In 2020 Vicki made her first appearance in the comedy award nominated sitcom radio and podcast series Barmy Dale. Michelle plays the continuing role of Angie Edwards, the wife of notorious killer, Branston, famed for pickling his victims. Http://Www.Barmyproductions.com

In February 2023, it was announced that Michelle would be joining the BBC One soap opera EastEnders in spring 2023 for a short guest stint.  It was later announced that Michelle would be playing Jo Cotton, the secret wife of Tom "Rocky" Cotton (Brian Conley).

Other ventures

Philanthropy and charity work
Michelle is actively involved in many charities and good causes. She was the longest-serving president of The Heritage Foundation and is the current president of  the eastern region of the Lady Taveners. As well as being a member of the Grand Order Of Lady Ratlings, Michelle is also an ambassador for Keep Britain Tidy, the SSAFA, Wetnose Animal Aid, Homeless Worldwide and a patron of the Gordon Craig Theatre, Macmillan Cancer Support, Barnardo's, Age UK, Marie Curie Cancer Care, Sign2Sing, the Blackfish Academy, the Talent Time Stage School, the Haven House Children's Hospice, the Essex Women's Advisory Group, The Dream Factory and AA Dog Rescue. She is also an Executive Committee Member of the Royal Variety Charity. She has also presented the Soldering On Awards since 2016.

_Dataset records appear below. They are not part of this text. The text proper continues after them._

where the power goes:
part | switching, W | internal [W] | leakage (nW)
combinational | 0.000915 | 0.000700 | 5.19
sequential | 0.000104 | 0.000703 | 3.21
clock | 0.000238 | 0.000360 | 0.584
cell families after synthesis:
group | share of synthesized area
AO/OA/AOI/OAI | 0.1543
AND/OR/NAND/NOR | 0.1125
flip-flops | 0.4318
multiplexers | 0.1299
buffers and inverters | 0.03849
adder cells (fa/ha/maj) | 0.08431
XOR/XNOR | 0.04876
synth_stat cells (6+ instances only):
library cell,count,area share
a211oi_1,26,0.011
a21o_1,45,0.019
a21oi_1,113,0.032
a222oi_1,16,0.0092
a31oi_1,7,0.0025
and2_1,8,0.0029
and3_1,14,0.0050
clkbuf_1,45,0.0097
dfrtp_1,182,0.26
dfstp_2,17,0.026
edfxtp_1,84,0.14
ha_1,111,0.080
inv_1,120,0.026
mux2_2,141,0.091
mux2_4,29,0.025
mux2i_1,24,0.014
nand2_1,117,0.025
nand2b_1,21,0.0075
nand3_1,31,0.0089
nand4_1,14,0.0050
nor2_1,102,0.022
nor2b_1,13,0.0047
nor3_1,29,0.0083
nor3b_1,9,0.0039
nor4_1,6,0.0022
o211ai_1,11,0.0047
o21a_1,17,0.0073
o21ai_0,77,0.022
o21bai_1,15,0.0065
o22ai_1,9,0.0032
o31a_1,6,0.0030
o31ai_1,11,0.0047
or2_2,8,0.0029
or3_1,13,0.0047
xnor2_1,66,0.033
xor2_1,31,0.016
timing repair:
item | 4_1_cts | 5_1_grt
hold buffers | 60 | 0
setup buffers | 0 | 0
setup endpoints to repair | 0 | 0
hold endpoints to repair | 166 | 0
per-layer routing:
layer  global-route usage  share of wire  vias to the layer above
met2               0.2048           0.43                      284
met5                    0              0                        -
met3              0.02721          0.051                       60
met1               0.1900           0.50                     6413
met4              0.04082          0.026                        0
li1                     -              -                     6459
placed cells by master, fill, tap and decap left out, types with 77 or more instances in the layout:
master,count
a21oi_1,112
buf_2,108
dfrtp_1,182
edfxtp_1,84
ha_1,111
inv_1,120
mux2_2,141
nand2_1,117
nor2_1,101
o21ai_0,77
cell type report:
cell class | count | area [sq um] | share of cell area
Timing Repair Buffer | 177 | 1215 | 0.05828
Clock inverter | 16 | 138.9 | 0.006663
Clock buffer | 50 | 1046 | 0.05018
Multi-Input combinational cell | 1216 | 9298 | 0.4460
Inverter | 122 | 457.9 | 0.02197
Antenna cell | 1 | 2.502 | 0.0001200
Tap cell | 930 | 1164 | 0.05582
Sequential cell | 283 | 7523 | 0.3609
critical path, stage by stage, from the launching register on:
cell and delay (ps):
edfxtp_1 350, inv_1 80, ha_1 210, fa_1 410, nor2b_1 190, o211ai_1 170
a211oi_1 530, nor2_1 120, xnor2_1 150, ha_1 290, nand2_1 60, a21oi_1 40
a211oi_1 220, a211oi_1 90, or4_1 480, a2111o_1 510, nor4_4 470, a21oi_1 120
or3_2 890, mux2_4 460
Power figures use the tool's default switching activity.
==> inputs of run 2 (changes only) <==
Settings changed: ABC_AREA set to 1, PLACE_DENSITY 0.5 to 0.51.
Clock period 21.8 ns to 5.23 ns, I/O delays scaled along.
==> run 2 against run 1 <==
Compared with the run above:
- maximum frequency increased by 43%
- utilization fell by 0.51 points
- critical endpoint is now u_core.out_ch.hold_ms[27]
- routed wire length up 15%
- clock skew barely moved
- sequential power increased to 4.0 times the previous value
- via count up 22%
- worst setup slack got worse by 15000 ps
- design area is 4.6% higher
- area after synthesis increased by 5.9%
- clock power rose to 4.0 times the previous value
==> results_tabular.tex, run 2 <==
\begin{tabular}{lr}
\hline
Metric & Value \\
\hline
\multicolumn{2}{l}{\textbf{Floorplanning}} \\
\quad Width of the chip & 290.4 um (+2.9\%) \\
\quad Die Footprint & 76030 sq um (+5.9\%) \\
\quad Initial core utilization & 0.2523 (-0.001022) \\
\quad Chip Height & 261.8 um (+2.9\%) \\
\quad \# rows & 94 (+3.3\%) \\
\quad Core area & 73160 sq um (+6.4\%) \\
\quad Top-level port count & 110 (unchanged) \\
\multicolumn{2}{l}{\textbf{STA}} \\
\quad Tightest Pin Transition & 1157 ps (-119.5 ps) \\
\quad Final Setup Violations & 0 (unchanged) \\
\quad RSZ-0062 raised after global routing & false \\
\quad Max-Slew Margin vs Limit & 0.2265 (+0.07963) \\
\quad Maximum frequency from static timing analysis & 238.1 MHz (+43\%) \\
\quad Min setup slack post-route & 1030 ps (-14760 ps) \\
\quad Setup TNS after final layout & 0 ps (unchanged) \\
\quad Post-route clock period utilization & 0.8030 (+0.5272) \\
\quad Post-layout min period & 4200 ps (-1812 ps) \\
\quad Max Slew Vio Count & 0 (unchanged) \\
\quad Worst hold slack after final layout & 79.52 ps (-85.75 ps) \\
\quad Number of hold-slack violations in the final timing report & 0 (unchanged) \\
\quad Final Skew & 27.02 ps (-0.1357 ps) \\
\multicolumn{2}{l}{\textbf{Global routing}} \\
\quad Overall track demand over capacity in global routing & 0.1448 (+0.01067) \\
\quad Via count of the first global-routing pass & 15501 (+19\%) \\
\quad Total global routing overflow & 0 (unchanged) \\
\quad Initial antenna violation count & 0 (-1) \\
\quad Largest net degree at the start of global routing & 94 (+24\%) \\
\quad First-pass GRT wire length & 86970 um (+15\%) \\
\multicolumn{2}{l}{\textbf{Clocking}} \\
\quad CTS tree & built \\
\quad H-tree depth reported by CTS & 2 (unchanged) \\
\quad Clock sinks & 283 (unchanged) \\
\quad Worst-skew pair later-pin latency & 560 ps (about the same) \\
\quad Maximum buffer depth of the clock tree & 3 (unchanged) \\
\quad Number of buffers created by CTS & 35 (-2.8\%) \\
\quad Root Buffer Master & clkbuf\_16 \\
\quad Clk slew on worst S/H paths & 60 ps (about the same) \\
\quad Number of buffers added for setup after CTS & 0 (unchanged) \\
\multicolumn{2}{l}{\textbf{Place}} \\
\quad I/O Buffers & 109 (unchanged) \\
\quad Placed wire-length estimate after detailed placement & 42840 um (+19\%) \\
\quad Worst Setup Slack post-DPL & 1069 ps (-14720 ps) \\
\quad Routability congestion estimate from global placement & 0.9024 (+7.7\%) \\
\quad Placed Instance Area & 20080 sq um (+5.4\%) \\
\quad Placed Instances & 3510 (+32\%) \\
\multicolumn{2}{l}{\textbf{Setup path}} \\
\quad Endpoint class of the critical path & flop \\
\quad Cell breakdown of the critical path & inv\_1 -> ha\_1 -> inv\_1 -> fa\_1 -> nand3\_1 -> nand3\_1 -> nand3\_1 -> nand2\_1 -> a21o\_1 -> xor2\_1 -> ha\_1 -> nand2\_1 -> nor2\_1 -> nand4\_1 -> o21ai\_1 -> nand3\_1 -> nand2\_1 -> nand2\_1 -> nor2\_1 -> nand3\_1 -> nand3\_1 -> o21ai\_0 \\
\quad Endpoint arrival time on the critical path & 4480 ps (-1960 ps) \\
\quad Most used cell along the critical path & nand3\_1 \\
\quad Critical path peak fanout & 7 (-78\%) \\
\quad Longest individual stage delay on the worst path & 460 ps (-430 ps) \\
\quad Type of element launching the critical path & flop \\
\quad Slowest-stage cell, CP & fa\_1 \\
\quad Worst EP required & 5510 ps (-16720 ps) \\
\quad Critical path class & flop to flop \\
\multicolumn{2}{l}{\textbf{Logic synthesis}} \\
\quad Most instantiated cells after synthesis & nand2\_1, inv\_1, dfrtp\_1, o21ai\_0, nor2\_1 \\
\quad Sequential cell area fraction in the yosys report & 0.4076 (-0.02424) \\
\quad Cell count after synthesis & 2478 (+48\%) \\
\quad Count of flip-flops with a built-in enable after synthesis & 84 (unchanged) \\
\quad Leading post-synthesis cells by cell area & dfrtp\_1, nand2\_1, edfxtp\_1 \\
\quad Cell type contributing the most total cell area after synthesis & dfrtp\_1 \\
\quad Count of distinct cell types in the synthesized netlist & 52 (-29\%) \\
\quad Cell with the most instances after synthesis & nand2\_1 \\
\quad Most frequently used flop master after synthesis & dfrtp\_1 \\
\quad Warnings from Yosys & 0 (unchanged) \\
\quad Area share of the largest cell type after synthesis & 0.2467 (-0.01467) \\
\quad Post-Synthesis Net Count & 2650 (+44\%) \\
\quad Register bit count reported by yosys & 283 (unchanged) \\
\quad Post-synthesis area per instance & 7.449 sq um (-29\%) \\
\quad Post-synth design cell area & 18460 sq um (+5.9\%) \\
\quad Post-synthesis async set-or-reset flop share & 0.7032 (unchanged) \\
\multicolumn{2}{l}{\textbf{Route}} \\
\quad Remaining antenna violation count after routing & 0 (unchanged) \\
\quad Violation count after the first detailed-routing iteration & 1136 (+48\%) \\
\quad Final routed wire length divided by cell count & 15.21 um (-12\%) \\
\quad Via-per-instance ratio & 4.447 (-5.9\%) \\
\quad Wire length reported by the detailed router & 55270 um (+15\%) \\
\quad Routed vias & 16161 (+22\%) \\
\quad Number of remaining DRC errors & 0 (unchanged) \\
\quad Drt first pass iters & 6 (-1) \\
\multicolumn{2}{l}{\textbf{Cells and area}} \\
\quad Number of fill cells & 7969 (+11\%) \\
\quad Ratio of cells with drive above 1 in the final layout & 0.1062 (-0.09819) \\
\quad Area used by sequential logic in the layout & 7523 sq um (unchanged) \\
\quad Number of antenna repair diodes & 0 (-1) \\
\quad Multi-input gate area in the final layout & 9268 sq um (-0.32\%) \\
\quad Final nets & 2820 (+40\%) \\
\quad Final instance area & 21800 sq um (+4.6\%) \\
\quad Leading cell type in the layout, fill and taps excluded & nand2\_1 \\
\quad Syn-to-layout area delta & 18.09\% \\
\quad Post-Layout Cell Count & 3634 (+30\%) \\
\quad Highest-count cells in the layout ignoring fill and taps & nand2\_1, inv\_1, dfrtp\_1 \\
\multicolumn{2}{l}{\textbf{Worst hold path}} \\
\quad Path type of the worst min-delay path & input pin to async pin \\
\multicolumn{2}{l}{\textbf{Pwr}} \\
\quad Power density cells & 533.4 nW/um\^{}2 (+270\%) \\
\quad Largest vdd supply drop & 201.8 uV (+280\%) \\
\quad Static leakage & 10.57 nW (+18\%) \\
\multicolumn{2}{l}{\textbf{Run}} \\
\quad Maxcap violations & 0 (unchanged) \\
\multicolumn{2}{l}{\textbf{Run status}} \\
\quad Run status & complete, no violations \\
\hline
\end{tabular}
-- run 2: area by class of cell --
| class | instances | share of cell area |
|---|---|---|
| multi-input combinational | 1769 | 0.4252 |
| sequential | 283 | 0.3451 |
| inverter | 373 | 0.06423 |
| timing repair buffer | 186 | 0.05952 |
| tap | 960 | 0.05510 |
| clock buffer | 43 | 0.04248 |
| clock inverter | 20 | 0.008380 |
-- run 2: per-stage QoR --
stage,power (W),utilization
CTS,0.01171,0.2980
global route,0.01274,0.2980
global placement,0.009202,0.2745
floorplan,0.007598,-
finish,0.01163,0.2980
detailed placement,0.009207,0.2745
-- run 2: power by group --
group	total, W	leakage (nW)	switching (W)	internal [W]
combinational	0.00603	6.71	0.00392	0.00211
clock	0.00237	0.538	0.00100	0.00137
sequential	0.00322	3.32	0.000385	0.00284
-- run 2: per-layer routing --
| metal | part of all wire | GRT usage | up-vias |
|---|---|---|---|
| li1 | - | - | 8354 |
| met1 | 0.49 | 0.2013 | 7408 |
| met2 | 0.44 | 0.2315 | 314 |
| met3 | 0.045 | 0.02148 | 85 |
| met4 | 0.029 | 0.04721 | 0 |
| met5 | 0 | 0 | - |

Michelle is also a regular campaigner for Ban Trophy Hunting, Acting For Others, the Mane Chance Horse Sanctuary, Autism's Got Talent and also supports the armed forces charities Blind Veterans UK, the RAF Benevolent Fund, Pathfinders and Nowzad Dogs.

Business ventures
In 1992, Michelle and two of her sisters set up a company called Trading Faces, of which Michelle is the company director, which provides celebrity after-dinner speakers for corporate events. Amongst her list of clients are Charles Dance, Joan Collins, Joanna Lumley and Lord Sebastian Coe. The company's website also state that they also provide "film & video production facilities, multi-camera event coverage, CV & biography writing services, promotional & training films, film & TV commercials, press coverage, scriptwriting and product endorsement".

Radio
Michelle has been broadcasting a weekly chat show on Brentwood radio station Phoenix FM since October 2017, with celebrity guests including Rick Wakeman, Harry Redknapp, John Challis, Ray Cooney, Linda Lusardi and Robin Askwith.

Producing
In 2012, Michelle was executive producer of the film based on the Ray Cooney theatrical production Run for Your Wife.

Personal life
Michelle is married to Graham Fowler, a cinematographer, whom she married in 1974. She and Fowler have one daughter, Louise, born in 1989 who is also an actress, known as Louise Michelle. 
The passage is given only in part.